Walworth County Supervisor Dorothy Burwell said she used to guess at how Delavan Lake affected the area's economy.

She said she knows now because of a study that was recently conducted by the Delavan Lake Improvement Association and UW-Whitewater.

"You may be surprised, as many of us were, how high the dollar figures are," she said. "The impact not only is on local and county revenue, but state revenue, as well. We cannot afford to do anything but have strong environmental rules to protect our lakes, rivers and streams."

The study found that Delavan Lake has contributed $77 million annually to the area economy since it was refurbished in the late 1980s and early 1990s.

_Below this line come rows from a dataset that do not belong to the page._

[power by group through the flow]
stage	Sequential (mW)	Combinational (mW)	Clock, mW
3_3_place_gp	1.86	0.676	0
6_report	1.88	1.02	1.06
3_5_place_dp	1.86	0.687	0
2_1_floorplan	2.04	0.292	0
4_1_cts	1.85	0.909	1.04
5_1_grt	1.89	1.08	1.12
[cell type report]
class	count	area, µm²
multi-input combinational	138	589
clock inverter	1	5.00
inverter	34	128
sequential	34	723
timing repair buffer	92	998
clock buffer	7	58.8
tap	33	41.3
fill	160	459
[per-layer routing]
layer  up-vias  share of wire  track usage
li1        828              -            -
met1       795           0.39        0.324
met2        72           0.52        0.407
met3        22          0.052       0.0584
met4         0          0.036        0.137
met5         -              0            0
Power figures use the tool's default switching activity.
File: src/rtl/lgd_ctrl.sv
module lgd_ctrl import lgd_pkg::*; (
   input  logic          clock,
   input  logic          reset,
   input  logic          start,
   output logic          busy,
   output logic          rsp_valid,
   output ctrl_cmd_type  cmd,
   input  dp_status_type status
);

   typedef enum logic [5:0] {
      ST_IDLE  = 6'b000001,
      ST_SITE  = 6'b000010,
      ST_EVAL  = 6'b000100,
      ST_COORD = 6'b001000,
      ST_NREAD = 6'b010000,
      ST_NEVAL = 6'b100000
   } state_type;

   state_type state_ff, state_in;
   logic      rsp_valid_ff, rsp_valid_in;
   logic      nb_live;
   logic      grow_now;

   assign nb_live  = status.rd_bit & status.dir_valid;
   assign grow_now = nb_live & status.grow;

   always_comb begin
      state_in = state_ff;
      cmd      = '0;
      unique case (state_ff)
         ST_IDLE: begin
            if (start) begin
               cmd.latch = 1'b1;
               state_in  = ST_SITE;
            end
         end
         ST_SITE: begin
            if (!status.in_range) begin
               cmd.rsp_load = 1'b1;
               state_in     = ST_IDLE;
            end else if (status.op == OP_WRITE) begin
               cmd.mem_we    = 1'b1;
               cmd.mem_wdata = status.write_value;
               cmd.rsp_load  = 1'b1;
               cmd.rsp_cell  = status.write_value;
               state_in      = ST_IDLE;
            end else begin
               state_in = ST_EVAL;
            end
         end
         ST_EVAL: begin
            if (status.op != OP_STEP) begin
               cmd.rsp_load = 1'b1;
               cmd.rsp_cell = status.rd_bit;
               state_in     = ST_IDLE;
            end else if (status.rd_bit) begin
               cmd.mem_we      = status.kill;
               cmd.mem_wdata   = 1'b0;
               cmd.rsp_load    = 1'b1;
               cmd.rsp_cell    = ~status.kill;
               cmd.rsp_changed = status.kill;
               state_in        = ST_IDLE;
            end else begin
               state_in = ST_COORD;
            end
         end
         ST_COORD: begin
            state_in = ST_NREAD;
         end
         ST_NREAD: begin
            cmd.nb_sel = 1'b1;
            state_in   = ST_NEVAL;
         end
         ST_NEVAL: begin
            cmd.mem_we      = grow_now;
            cmd.mem_wdata   = 1'b1;
            cmd.rsp_load    = 1'b1;
            cmd.rsp_cell    = grow_now;
            cmd.rsp_changed = grow_now;
            cmd.rsp_nb      = nb_live;
            state_in        = ST_IDLE;
         end
         default: begin
            state_in = ST_IDLE;
         end
      endcase
   end

   assign rsp_valid_in = cmd.rsp_load;

   always_ff @(posedge clock) begin
      if (reset) begin
         state_ff     <= ST_IDLE;
         rsp_valid_ff <= 1'b0;
      end else begin
         state_ff     <= state_in;
         rsp_valid_ff <= rsp_valid_in;
      end
   end

   assign busy      = (state_ff != ST_IDLE);
   assign rsp_valid = rsp_valid_ff;

endmodule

Freedom requires responsibility, Burwell said.

"We can be free to do what we wish with our land, but we must ever be mindful of how our actions affect those we share the land with," she said.

Tuesday, August 02, 2005

Thanks from the Chair

Thank you to everyone who attended the meeting.

I also want to thank all the volunteers who worked on getting the newsletter in the mail and for helping with a record turnout at the registration tables Saturday.

And lastly, we thank Norbert Jim Johnson for participating in the election Saturday. Democracy is a great thing. Without candidates, without those letters, both supportive and in opposition to the goals of the Lake District, voters would not be as informed as they were when they arrived the meeting.

And thank you to all the businesses that posted our posters, reminding voters to attend the meeting.

Please keep visiting our website. We will be making some changes again this week, trying to post even more information for public consumption.

And as usual, we will be posting regular comments here at the Chairman’s blog each week.

Monday, August 01, 2005

Annual Meeting Comments II

Brian , I would just like to say how impressed I was with the presentation, it was extremely well done & professional.

Also, through the coarse of the morning I met & talked with the board members & was equally impressed, it looks like you all have a real good thing going here & that finally something will get done.

It was also interesting to hear what all the different people with in the gathering had to say, it exposed me to how complex this whole process is & how many different variables there are involved with this issue.

More than anything it inspired my wife & I to get more involved as I believe it inspired others as well, pls let us know moving forward what else we can do to help.

Thx you & the board for all your hard work.
rbh

I also stop by the River Front Resort & saw for the first time some of the literature that you have been distributing (orange flyer), thought you'd want to know that people were reading them & taking them home so it is having a positive marketing effect.
Once again thx.
rbh

Not sure who was distriubuting an orange flyer. THe RKLD mailed a newsletter, bought an ad in the Lakes edition, and distributed posters.
Brian

Annual Meeting Comments

Excellent Meeting, Congratulations; we won the battle but that is just the beginning we now need to win the "WAR"
Jim

Just thought I would commend you on running a great meeting yesterday. Short and sweet, great ground rules, and great results. Keep up the good work.
Chico
You and the board did a great job at running the meeting and answering all questions clearly and calmly. Great Job.